I have mentioned lack of end-of-ast-node position information in Elsa. It also lacks start-of-ast-node information for most expressions. This makes selectively rewriting source code rather difficult.

Plan

Instead of fighting an uphill fudging battle against CPP, I am going to have to suspend outparam rewriting yet again to work on better position information and integrating a preprocessor into elsa. This is unfortunate because I was looking forward to finally doing something more sophisticated than renames. Now my elsa fork is going to grow even bigger before I get commit access.

3 comments

  1. Jason Orendorff

    *delurk*

    So, are you planning to write an Elkhound-based CPP for Elsa? The word “integrate” makes it sound like you’re going to integrate an existing CPP, and I don’t understand how that will solve your problem.

    I don’t mean to encourage you to do the “easy” thing, but it’s pretty easy to auto-detect this bug when it happens, right? Just compare the .i line you *think* you’re modifying against the .cpp line you’re actually modifying. So… How often does this come up? How often would it come up if you special-cased nsnull? Can’t your tool easily detect this kind of bug and spit out error markers which a human can then review?

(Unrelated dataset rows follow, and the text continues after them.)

File: src/lrelu_requant.sv
`timescale 1ns/1ps

module lrelu_requant #(
  parameter int UNITS = 4
) (
  input  logic                                clk,
  input  logic                                rst,
  input  logic                                clken,
  input  lrelu_data_pkg::prod_t [UNITS-1:0]   prod,
  input  logic                                prod_valid,
  input  lrelu_data_pkg::user_u               prod_user,
  input  lrelu_cfg_pkg::coeff_t [UNITS-1:0]   bias,
  input  lrelu_cfg_pkg::coeff_t               coeff_d,
  input  lrelu_cfg_pkg::alpha_t               alpha,
  output logic                                m_valid,
  output lrelu_data_pkg::out_t [UNITS-1:0]    m_data,
  output lrelu_data_pkg::user_u               m_user
);

  import lrelu_cfg_pkg::*;
  import lrelu_data_pkg::*;

  prod_t [UNITS-1:0] t_next;
  prod_t [UNITS-1:0] t_q;
  logic              t_valid;
  user_u             t_user;
  out_t  [UNITS-1:0] q_next;

  // first stage: bias add, then leak on negative results
  always_comb begin
    prod_t                         sum;
    logic signed [PROD_W+ALPHA_W:0] leak;
    for (int lane = 0; lane < UNITS; lane++) begin
      sum  = prod[lane] + bias[lane];
      leak = sum * $signed({1'b0, alpha});
      if (sum[PROD_W-1] && prod_user.flags.is_lrelu) begin
        t_next[lane] = prod_t'(leak >>> FRAC);
      end else begin
        t_next[lane] = sum;
      end
    end
  end

  // second stage: D add, drop fraction, clip to 8 bits
  always_comb begin
    prod_t acc;
    prod_t scaled;
    for (int lane = 0; lane < UNITS; lane++) begin
      acc    = t_q[lane] + coeff_d;
      scaled = acc >>> FRAC;
      if (scaled > OUT_MAX) begin
        q_next[lane] = out_t'(OUT_MAX);
      end else if (scaled < OUT_MIN) begin
        q_next[lane] = out_t'(OUT_MIN);
      end else begin
        q_next[lane] = out_t'(scaled);
      end
    end
  end

  always_ff @(posedge clk) begin
    if (clken) begin
      t_q    <= t_next;
      m_data <= q_next;
    end
  end

  // sideband follows the data through both registers
  always_ff @(posedge clk) begin
    if (rst) begin
      t_valid <= 1'b0;
      t_user  <= '0;
      m_valid <= 1'b0;
      m_user  <= '0;
    end else if (clken) begin
      t_valid <= prod_valid;
      t_user  <= prod_user;
      m_valid <= t_valid;
      m_user  <= t_user;
    end
  end

endmodule
**config.mk**
```make
export PLATFORM = sky130hd
export DESIGN_NAME = lrelu_coeff_regs
export DESIGN_NICKNAME = d
export VERILOG_FILES = /design/src/lrelu_cfg_pkg.sv /design/src/lrelu_coeff_regs.sv
export SDC_FILE = /design/constraint.sdc
export NUM_CORES = 1
export LEC_CHECK = 0
export BUFFER_PORTS_ARGS = -buffer_cell sky130_fd_sc_hd__buf_2
export CAP_MARGIN = 20
export CORE_ASPECT_RATIO = 1.4
export CORE_MARGIN = 1.5
export CORE_UTILIZATION = 56
export DETAILED_ROUTE_END_ITERATION = 12
export PLACE_DENSITY_LB_ADDON = 0.25
export SLEW_MARGIN = 20
export SYNTH_ARGS = -nofsm -noshare
export SYNTH_HDL_FRONTEND = slang
export SYNTH_SLANG_ARGS = --single-unit
```
**constraint.sdc**
```tcl
create_clock -name clk -period 7.4 [get_ports clk]
set_input_delay 0.74 -clock clk [delete_from_list [all_inputs] [get_ports clk]]
set_output_delay 0.74 -clock clk [all_outputs]
set_load 0.02 [all_outputs]
```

    I don’t mean to pester you, just very interested in this problem.

  2. Jason Orendorff

    Just thinking out loud here:

    On the other hand, reading preprocessed code and then going back and blindly patching the source seems error-prone from the start.

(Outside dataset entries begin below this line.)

===== config.mk =====
export PLATFORM = sky130hd
export DESIGN_NAME = lrelu_bias_select
export DESIGN_NICKNAME = d
export VERILOG_FILES = /design/src/lrelu_data_pkg.sv /design/src/lrelu_cfg_pkg.sv /design/src/lrelu_bias_select.sv
export SDC_FILE = /design/constraint.sdc
export NUM_CORES = 1
export LEC_CHECK = 0
export BUFFER_PORTS_ARGS = -buffer_cell sky130_fd_sc_hd__buf_2
export CAP_MARGIN = 20
export CORE_ASPECT_RATIO = 0.6
export CORE_MARGIN = 8
export CORE_UTILIZATION = 38
export CTS_CLUSTER_DIAMETER = 100
export DETAILED_ROUTE_END_ITERATION = 7
export GPL_ROUTABILITY_DRIVEN = 0
export GPL_TIMING_DRIVEN = 0
export HOLD_SLACK_MARGIN = 0.06
export PLACE_DENSITY = 0.67
export REMOVE_ABC_BUFFERS = 1
export SYNTH_ARGS = -nofsm -noshare
export SYNTH_HDL_FRONTEND = slang
export SYNTH_SLANG_ARGS = --single-unit

===== constraint.sdc =====
create_clock -name clk -period 4.29 [get_ports clk]
set_input_delay 1.0725 -clock clk [delete_from_list [all_inputs] [get_ports clk]]
set_output_delay 1.0725 -clock clk [all_outputs]
set_load 0.05 [all_outputs]

===== src/lrelu_data_pkg.sv =====
package lrelu_data_pkg;

  // input lane word, signed integer
  localparam int DATA_W = 16;
  // output lane word after requantization
  localparam int OUT_W  = 8;
  // product and accumulator width
  localparam int PROD_W = 32;
  // fraction bits dropped at requantization
  localparam int FRAC   = 8;

  localparam int USER_W = 6;

  // saturation bounds of the output word
  localparam int OUT_MAX = 2 ** (OUT_W - 1) - 1;
  localparam int OUT_MIN = -(2 ** (OUT_W - 1));

  typedef logic signed [DATA_W-1:0] data_t;
  typedef logic signed [OUT_W-1:0]  out_t;
  typedef logic signed [PROD_W-1:0] prod_t;

  // user sideband, seen either as a raw vector or as position flags
  // is_lrelu sits in bit 0, is_right_col in bit 5
  typedef union packed {
    logic [USER_W-1:0] raw;
    struct packed {
      logic is_right_col;
      logic is_left_col;
      logic is_1x1;
      logic is_bottom_block;
      logic is_top_block;
      logic is_lrelu;
    } flags;
  } user_u;

endpackage


===== src/lrelu_cfg_pkg.sv =====
package lrelu_cfg_pkg;

  // coefficient words, Q8.8 signed
  localparam int COEFF_W = 16;
  // leak factor, unsigned 0.8
  localparam int ALPHA_W = 8;

  localparam int APB_DATA_W = 32;
  localparam int ADDR_W     = 6;

  typedef logic signed [COEFF_W-1:0] coeff_t;
  typedef logic        [ALPHA_W-1:0] alpha_t;
  typedef logic        [ADDR_W-1:0]  addr_t;

  // edge bias bank, 3 columns by 3 rows
  localparam int N_BIAS = 9;

  // register map, word addresses
  localparam addr_t ADDR_A      = 6'd0;
  localparam addr_t ADDR_B_BASE = 6'd1;
  localparam addr_t ADDR_D      = 6'd10;
  localparam addr_t ADDR_ALPHA  = 6'd11;
  localparam addr_t ADDR_LAST   = ADDR_ALPHA;

  // column index of the bias bank
  localparam logic [1:0] B_COL_CENTER = 2'd0;
  localparam logic [1:0] B_COL_LEFT   = 2'd1;
  localparam logic [1:0] B_COL_RIGHT  = 2'd2;

  // row index of the bias bank
  localparam logic [1:0] B_ROW_MID    = 2'd0;
  localparam logic [1:0] B_ROW_TOP    = 2'd1;
  localparam logic [1:0] B_ROW_BOTTOM = 2'd2;

  // position of one bias inside the bank
  function automatic int unsigned b_index(input logic [1:0] col, input logic [1:0] row);
    return col * 3 + row;
  endfunction

endpackage

===== src/lrelu_bias_select.sv =====
`timescale 1ns/1ps

module lrelu_bias_select #(
  parameter int UNITS = 4
) (
  input  logic                                            clk,
  input  logic                                            rst,
  input  logic                                            clken,
  input  lrelu_data_pkg::user_u                           s_user,
  input  lrelu_cfg_pkg::coeff_t [lrelu_cfg_pkg::N_BIAS-1:0] coeff_b,
  output lrelu_cfg_pkg::coeff_t [UNITS-1:0]               bias
);

  import lrelu_cfg_pkg::*;
  import lrelu_data_pkg::*;

  logic [1:0]              col;
  logic [1:0]              row [UNITS];
  coeff_t [UNITS-1:0]      bias_next;

  // column is the same for every lane of the beat
  always_comb begin
    if (s_user.flags.is_1x1) begin
      col = B_COL_CENTER;
    end else if (s_user.flags.is_left_col) begin
      col = B_COL_LEFT;
    end else if (s_user.flags.is_right_col) begin
      col = B_COL_RIGHT;
    end else begin
      col = B_COL_CENTER;
    end
  end

  // only the outer lanes see the top and bottom edges
  always_comb begin
    for (int lane = 0; lane < UNITS; lane++) begin
      row[lane] = B_ROW_MID;
      if (!s_user.flags.is_1x1) begin
        if (lane == 0 && s_user.flags.is_top_block) begin
          row[lane] = B_ROW_TOP;
        end else if (lane == UNITS - 1 && s_user.flags.is_bottom_block) begin
          row[lane] = B_ROW_BOTTOM;
        end
      end
      bias_next[lane] = coeff_b[b_index(col, row[lane])];
    end
  end

  // sampled on the same edge as the scale stage
  always_ff @(posedge clk) begin
    if (rst) begin
      bias <= '0;
    end else if (clken) begin
      bias <= bias_next;
    end
  end

endmodule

    I feel like I’ve seen this problem before. When I hack XML, I want to use a high-level API, but I also want round-tripping. The high-level libraries always seem to throw away the low-level information only needed for round-tripping, like whitespace around attributes. (Some parsers go further, irreversibly expanding entity references, throwing away comments, etc. Your CPP problem is similar to the problem of handling entity references in XML.)

    What you really need is a library that keeps the (low-level) raw source code–and can fix it up for whatever (high-level) AST changes you make.

  3. Detecting that CPP is moving about code is easy. However marking that for human correction isn’t really viable. I can’t force people to write 0 instead of NULL or nsnull in their code.
    http://mcpp.sourceforge.net/ is what I’ll be integrating into elsa. I know it is possible as it has been done before, but didn’t get integrated into the upstream elsa.

    Regarding the second comment, squash aims to be that bridge between the ast and the source-code. It’s tricky, but if I succeed, it could make C++ a lot easier to refactor.